Minimal Run And Audit

Name: Minimal Run And Audit
Author: lllllllama

lllllllama/rigorpilot-skills

176k installs
512 repo stars
Updated July 26, 2026
lllllllama/rigorpilot-skills

This is a copy of minimal-run-and-audit by lllllllama - installs and ranking accrue to the original listing.

minimal-run-and-audit is a Rigor Run agent skill that runs conservative smoke, inference, evaluation, or sanity checks on an agent and writes auditable evidence files for developers who need documented proof that a non-t

About

minimal-run-and-audit is the Rigor Run leaf mode from rigorpilot-skills for developers validating agent inference and evaluation pipelines before trusting results. The skill runs a selected smoke, inference, evaluation, or sanity command conservatively, captures execution evidence, and writes four artifacts: SUMMARY.md, COMMANDS.md, LOG.md, and status.json. Reporting policy requires separating facts from inferences, naming the documented command explicitly, and stating whether the run was full, partial, smoke-only, sanity-only, or blocked. Developers reach for minimal-run-and-audit when an agent change needs a reproducible audit trail instead of ad-hoc terminal output, especially after patches or when a blocker must be surfaced clearly in SUMMARY.md without burying the root cause.

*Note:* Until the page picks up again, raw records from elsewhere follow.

## config.mk

```make
export PLATFORM = sky130hd
export DESIGN_NAME = baud_tick_gen
export DESIGN_NICKNAME = d
export VERILOG_FILES = /design/src/rtl/baud_tick_gen.sv
export SDC_FILE = /design/constraint.sdc
export NUM_CORES = 1
export LEC_CHECK = 0
export CAP_MARGIN = 40
export CORE_AREA = 2 2 66 68
export DETAILED_ROUTE_END_ITERATION = 12
export DIE_AREA = 0 0 68 70
export MAX_ROUTING_LAYER = met4
export PLACE_DENSITY = 0.91
export SYNTH_ARGS = -nofsm -noshare
export SYNTH_HDL_FRONTEND = slang
export SYNTH_SLANG_ARGS = --single-unit
export TNS_END_PERCENT = 1
```

## constraint.sdc

```tcl
create_clock -name clk -period 6.6 [get_ports clk]
set_input_delay 0.99 -clock clk [delete_from_list [all_inputs] [get_ports clk]]
set_output_delay 0.99 -clock clk [all_outputs]
set_load 0.02 [all_outputs]
```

Runs selected smoke, inference, evaluation or sanity commands conservatively
Captures execution evidence and writes SUMMARY.md, COMMANDS.md, LOG.md plus status.json
Separates facts from inferences and explicitly names the documented command
Reports whether run was full, partial, smoke-only, sanity-only or blocked
Keeps reports short, factual and easy to audit while avoiding narrative journals

Minimal Run And Audit by the numbers

175,906 all-time installs (skills.sh)
+25,326 installs in the week ending Jul 28, 2026 (Skillselion tracking)
Security screen: MEDIUM risk (skills.sh audit)
Data as of Jul 28, 2026 (Skillselion catalog sync)

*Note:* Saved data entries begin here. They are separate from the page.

==> src/rtl/riscv_pkg.sv <==
// Shared RISC-V decode constants: immediate format selects and default XLEN.
package riscv_pkg;

   localparam int DEFAULT_XLEN = 32;

   localparam logic [2:0] IMM_I     = 3'b000;
   localparam logic [2:0] IMM_S     = 3'b001;
   localparam logic [2:0] IMM_B     = 3'b010;
   localparam logic [2:0] IMM_J     = 3'b011;
   localparam logic [2:0] IMM_U     = 3'b100;
   localparam logic [2:0] IMM_SHAMT = 3'b101;
   localparam logic [2:0] IMM_ZIMM  = 3'b110;
   localparam logic [2:0] IMM_ZERO  = 3'b111;

endpackage

==> src/rtl/imm_extract.sv <==
// Combinational immediate extraction and extension for all base formats.
module imm_extract
   import riscv_pkg::*;
#(
   parameter int XLEN = DEFAULT_XLEN
) (
   input  logic [31:0]      inst,
   input  logic [2:0]       imm_src,
   output logic [XLEN-1:0]  imm,
   output logic             illegal
);

   // Sign-extending formats are first assembled as 32-bit signed values and
   // then widened, so the same expressions serve both XLEN=32 and XLEN=64.
   logic signed [31:0] sext32;

   // Select the format and extend to XLEN.
   always_comb begin
      sext32  = '0;
      imm     = '0;
      illegal = 1'b0;
      unique case (imm_src)
         IMM_I: begin
            sext32 = {{20{inst[31]}}, inst[31:20]};
            imm    = XLEN'(sext32);
         end
         IMM_S: begin
            sext32 = {{20{inst[31]}}, inst[31:25], inst[11:7]};
            imm    = XLEN'(sext32);
         end
         IMM_B: begin
            sext32 = {{19{inst[31]}}, inst[31], inst[7], inst[30:25], inst[11:8], 1'b0};
            imm    = XLEN'(sext32);
         end
         IMM_J: begin
            sext32 = {{11{inst[31]}}, inst[31], inst[19:12], inst[20], inst[30:21], 1'b0};
            imm    = XLEN'(sext32);
         end
         IMM_U: begin
            sext32 = {inst[31:12], 12'b0};
            imm    = XLEN'(sext32);
         end
         IMM_SHAMT: begin
            // RV32 shifts only have a 5-bit amount; bit 25 set is reserved.
            if (XLEN == 64) begin
               imm = XLEN'({26'b0, inst[25:20]});
            end else begin
               imm     = XLEN'({27'b0, inst[24:20]});
               illegal = inst[25];
            end
         end
         IMM_ZIMM: begin
            imm = XLEN'({27'b0, inst[19:15]});
         end
         default: begin
            imm = '0;
         end
      endcase
   end

endmodule

==> src/rtl/imm_gen_stage.sv <==
// Registered immediate-generation stage with a 2-entry skid buffer and flush.
module imm_gen_stage
   import riscv_pkg::*;
#(
   parameter int XLEN  = DEFAULT_XLEN,
   parameter int TAG_W = 8
) (
   input  logic             clk,
   input  logic             rst_n,
   input  logic             flush,
   input  logic             in_valid,
   output logic             in_ready,
   input  logic [31:0]      in_inst,
   input  logic [2:0]       in_imm_src,
   input  logic [TAG_W-1:0] in_tag,
   output logic             out_valid,
   input  logic             out_ready,
   output logic [XLEN-1:0]  out_imm,
   output logic [TAG_W-1:0] out_tag,
   output logic             out_illegal
);

   logic [XLEN-1:0]  ext_imm;
   logic             ext_illegal;

   logic             main_valid_q, main_valid_d;
   logic [XLEN-1:0]  main_imm_q,   main_imm_d;
   logic [TAG_W-1:0] main_tag_q,   main_tag_d;
   logic             main_ill_q,   main_ill_d;
   logic             skid_valid_q, skid_valid_d;
   logic [XLEN-1:0]  skid_imm_q,   skid_imm_d;
   logic [TAG_W-1:0] skid_tag_q,   skid_tag_d;
   logic             skid_ill_q,   skid_ill_d;

   logic             accept;
   logic             emit;

   imm_extract #(.XLEN(XLEN)) u_extract (
      .inst    (in_inst),
      .imm_src (in_imm_src),
      .imm     (ext_imm),
      .illegal (ext_illegal)
   );

   // in_ready is purely registered state, so no combinational path from out_ready.
   assign in_ready    = !skid_valid_q;
   assign out_valid   = main_valid_q;
   assign out_imm     = main_imm_q;
   assign out_tag     = main_tag_q;
   assign out_illegal = main_ill_q;

   assign accept = in_valid && in_ready;
   assign emit   = main_valid_q && out_ready;

   // Next-state for the main/skid pair; flush clears only the valid bits.
   always_comb begin
      main_valid_d = main_valid_q;
      main_imm_d   = main_imm_q;
      main_tag_d   = main_tag_q;
      main_ill_d   = main_ill_q;
      skid_valid_d = skid_valid_q;
      skid_imm_d   = skid_imm_q;
      skid_tag_d   = skid_tag_q;
      skid_ill_d   = skid_ill_q;
      if (flush) begin
         main_valid_d = 1'b0;
         skid_valid_d = 1'b0;
      end else if (emit) begin
         if (skid_valid_q) begin
            // in_ready is low here, so no accept can coincide with this move.
            main_imm_d   = skid_imm_q;
            main_tag_d   = skid_tag_q;
            main_ill_d   = skid_ill_q;
            skid_valid_d = 1'b0;
         end else if (accept) begin
            main_imm_d   = ext_imm;
            main_tag_d   = in_tag;
            main_ill_d   = ext_illegal;
         end else begin
            main_valid_d = 1'b0;
         end
      end else if (accept) begin
         if (!main_valid_q) begin
            main_valid_d = 1'b1;
            main_imm_d   = ext_imm;
            main_tag_d   = in_tag;
            main_ill_d   = ext_illegal;
         end else begin
            skid_valid_d = 1'b1;
            skid_imm_d   = ext_imm;
            skid_tag_d   = in_tag;
            skid_ill_d   = ext_illegal;
         end
      end
   end

   // Register the main entry; its data is visible on the outputs, so it resets to zero.
   always_ff @(posedge clk) begin
      if (!rst_n) begin
         main_valid_q <= 1'b0;
         main_imm_q   <= '0;
         main_tag_q   <= '0;
         main_ill_q   <= 1'b0;
         skid_valid_q <= 1'b0;
      end else begin
         main_valid_q <= main_valid_d;
         main_imm_q   <= main_imm_d;
         main_tag_q   <= main_tag_d;
         main_ill_q   <= main_ill_d;
         skid_valid_q <= skid_valid_d;
      end
   end

   // Skid data is never observed while its valid bit is clear, so it needs no reset.
   always_ff @(posedge clk) begin
      skid_imm_q <= skid_imm_d;
      skid_tag_q <= skid_tag_d;
      skid_ill_q <= skid_ill_d;
   end

endmodule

npx skills add https://github.com/lllllllama/rigorpilot-skills --skill minimal-run-and-audit

Add your badge

Show developers this skill is listed on Skillselion. Paste this into your README.

[![Listed on Skillselion](https://skillselion.com/badge/skills/lllllllama/rigorpilot-skills/minimal-run-and-audit.svg)](https://skillselion.com/skills/lllllllama/rigorpilot-skills/minimal-run-and-audit)

Installs	176k
repo stars	★ 512
Security audit	1 / 3 scanners passed
Last updated	July 26, 2026
Repository	lllllllama/rigorpilot-skills ↗

How do you audit agent inference runs with evidence files?

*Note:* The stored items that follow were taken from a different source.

==> src/rtl/pipe_ctrl_pkg.sv <==
// pipe_ctrl_pkg
//   Shared types and constants for the pipeline sequencer: FSM state
//   encoding, per-requester stall vectors and stall-vector bit indices.
package pipe_ctrl_pkg;

    typedef enum logic {
        ST_RUN   = 1'b0,
        ST_FLUSH = 1'b1
    } state_e;

    localparam int STALL_W = 6;

    // Bit positions of the stall vector, one per pipeline register.
    localparam int STG_PC     = 0;
    localparam int STG_IF_ID  = 1;
    localparam int STG_ID_EX  = 2;
    localparam int STG_EX_MEM = 3;
    localparam int STG_MEM_WB = 4;
    localparam int STG_WB     = 5;

    // A requester freezes its own stage and everything upstream of it.
    localparam logic [STALL_W-1:0] STALL_NONE = 6'b000000;
    localparam logic [STALL_W-1:0] STALL_IF   = 6'b000011;
    localparam logic [STALL_W-1:0] STALL_ID   = 6'b000111;
    localparam logic [STALL_W-1:0] STALL_EX   = 6'b001111;
    localparam logic [STALL_W-1:0] STALL_MEM  = 6'b011111;

endpackage

==> src/rtl/pipe_ctrl_sat_cnt.sv <==
// sat_cnt
//   Saturating up-counter. clr has priority over inc; the count holds at MAX.
//   Ports:
//     clk, rst  clock, asynchronous active-high reset
//     inc       count up by one this edge (unless saturated)
//     clr       clear to zero this edge
//     cnt       current count
module sat_cnt #(
    parameter int           W   = 8,
    parameter logic [W-1:0] MAX = '1
) (
    input  logic         clk,
    input  logic         rst,
    input  logic         inc,
    input  logic         clr,
    output logic [W-1:0] cnt
);

    logic [W-1:0] cnt_q, cnt_d;

    always_comb begin
        cnt_d = cnt_q;
        if (clr) begin
            cnt_d = '0;
        end else if (inc && (cnt_q != MAX)) begin
            cnt_d = cnt_q + W'(1);
        end
    end

    always_ff @(posedge clk or posedge rst) begin
        if (rst) begin
            cnt_q <= '0;
        end else begin
            cnt_q <= cnt_d;
        end
    end

    assign cnt = cnt_q;

endmodule

==> src/rtl/pipe_ctrl.sv <==
// pipe_ctrl
//   Pipeline sequencer for the 5-stage core: merges stage stall requests into
//   the per-register stall vector, sequences exception flushes with the
//   redirect PC, counts stall cycles and flags stuck stalls.
//   Ports:
//     clk, rst_       clock, asynchronous active-high reset
//     stallreq_*      stall requests from if / id / ex / mem
//     excp_req        exception taken (single-cycle pulse), excp_pc its target
//     stall           per-register stall vector (combinational)
//     flush           clear pipeline registers and load new_pc
//     new_pc          redirect PC, held while flush is high
//     stall_cnt       saturating count of cycles with any stall
//     stall_timeout   sticky: a stall run reached MAX_STALL cycles
//
//   state    | meaning
//   ST_RUN   | normal operation, stall follows the requests
//   ST_FLUSH | flush asserted, stall forced to 0, new exceptions dropped
module pipe_ctrl
    import pipe_ctrl_pkg::*;
#(
    parameter int FLUSH_LEN = 1,
    parameter int MAX_STALL = 64,
    parameter int CNT_W     = 32
) (
    input  logic               clk,
    input  logic               rst_,
    input  logic               stallreq_if,
    input  logic               stallreq_id,
    input  logic               stallreq_ex,
    input  logic               stallreq_mem,
    input  logic               excp_req,
    input  logic [31:0]        excp_pc,
    output logic [STALL_W-1:0] stall,
    output logic               flush,
    output logic [31:0]        new_pc,
    output logic [CNT_W-1:0]   stall_cnt,
    output logic               stall_timeout
);

    localparam int FL_W = (FLUSH_LEN > 1) ? $clog2(FLUSH_LEN) : 1;
    localparam int RL_W = $clog2(MAX_STALL + 1);

    state_e            state_q, state_d;
    logic [FL_W-1:0]   flush_left_q, flush_left_d;
    logic [31:0]       new_pc_q, new_pc_d;
    logic              timeout_q, timeout_d;
    logic [RL_W-1:0]   run_len;
    logic              stall_nz;
    logic              enter_flush;

    always_comb begin
        state_d      = state_q;
        flush_left_d = flush_left_q;
        new_pc_d     = new_pc_q;
        enter_flush  = 1'b0;
        stall        = STALL_NONE;

        // Reset also masks the vector so nothing downstream moves while held.
        if (!rst_ && state_q == ST_RUN) begin
            if (stallreq_mem)      stall = STALL_MEM;
            else if (stallreq_ex)  stall = STALL_EX;
            else if (stallreq_id)  stall = STALL_ID;
            else if (stallreq_if)  stall = STALL_IF;
        end

        case (state_q)
            ST_RUN: begin
                if (excp_req) begin
                    enter_flush  = 1'b1;
                    new_pc_d     = excp_pc;
                    flush_left_d = FL_W'(FLUSH_LEN - 1);
                    state_d      = ST_FLUSH;
                end
            end
            ST_FLUSH: begin
                if (flush_left_q != '0) begin
                    flush_left_d = flush_left_q - FL_W'(1);
                end else begin
                    state_d = ST_RUN;
                end
            end
            default: state_d = ST_RUN;
        endcase
    end

    assign stall_nz  = (stall != STALL_NONE);
    assign timeout_d = timeout_q | (stall_nz && (int'(run_len) + 1 == MAX_STALL));

    always_ff @(posedge clk or posedge rst_) begin
        if (rst_) begin
            state_q      <= ST_RUN;
            flush_left_q <= '0;
            new_pc_q     <= '0;
            timeout_q    <= 1'b0;
        end else begin
            state_q      <= state_d;
            flush_left_q <= flush_left_d;
            new_pc_q     <= new_pc_d;
            timeout_q    <= timeout_d;
        end
    end

    sat_cnt #(.W(CNT_W)) u_stall_cnt (
        .clk (clk),
        .rst (rst_),
        .inc (stall_nz),
        .clr (1'b0),
        .cnt (stall_cnt)
    );

    // Run length of the current stall; restarts on any stall-free cycle or flush.
    sat_cnt #(.W(RL_W), .MAX(RL_W'(MAX_STALL))) u_run_len (
        .clk (clk),
        .rst (rst_),
        .inc (stall_nz),
        .clr (!stall_nz || enter_flush),
        .cnt (run_len)
    );

    assign flush         = (state_q == ST_FLUSH);
    assign new_pc        = new_pc_q;
    assign stall_timeout = timeout_q;

endmodule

Run conservative smoke, inference, evaluation or sanity checks on an agent and produce clean, auditable evidence files.

Who is it for?

Developers running Rigor Pilot agent pipelines who need short, factual, auditable reports after smoke, inference, evaluation, or sanity execution.

Skip if: Developers seeking open-ended exploratory experiments or multi-variant tuning without a fixed conservative run policy.

When should I use this skill?

User authorizes a conservative smoke, inference, evaluation, or sanity run and wants auditable execution evidence written to disk.

What you get

SUMMARY.md, COMMANDS.md, LOG.md, and status.json documenting run type, commands, logs, and blocked or partial status.

SUMMARY.md
COMMANDS.md
LOG.md

By the numbers

Writes 4 evidence files: SUMMARY.md, COMMANDS.md, LOG.md, and status.json

Files

SKILL.mdMarkdownGitHub ↗

minimal-run-and-audit

Use this as the Rigor Run skill. The installed slug remains minimal-run-and-audit for compatibility.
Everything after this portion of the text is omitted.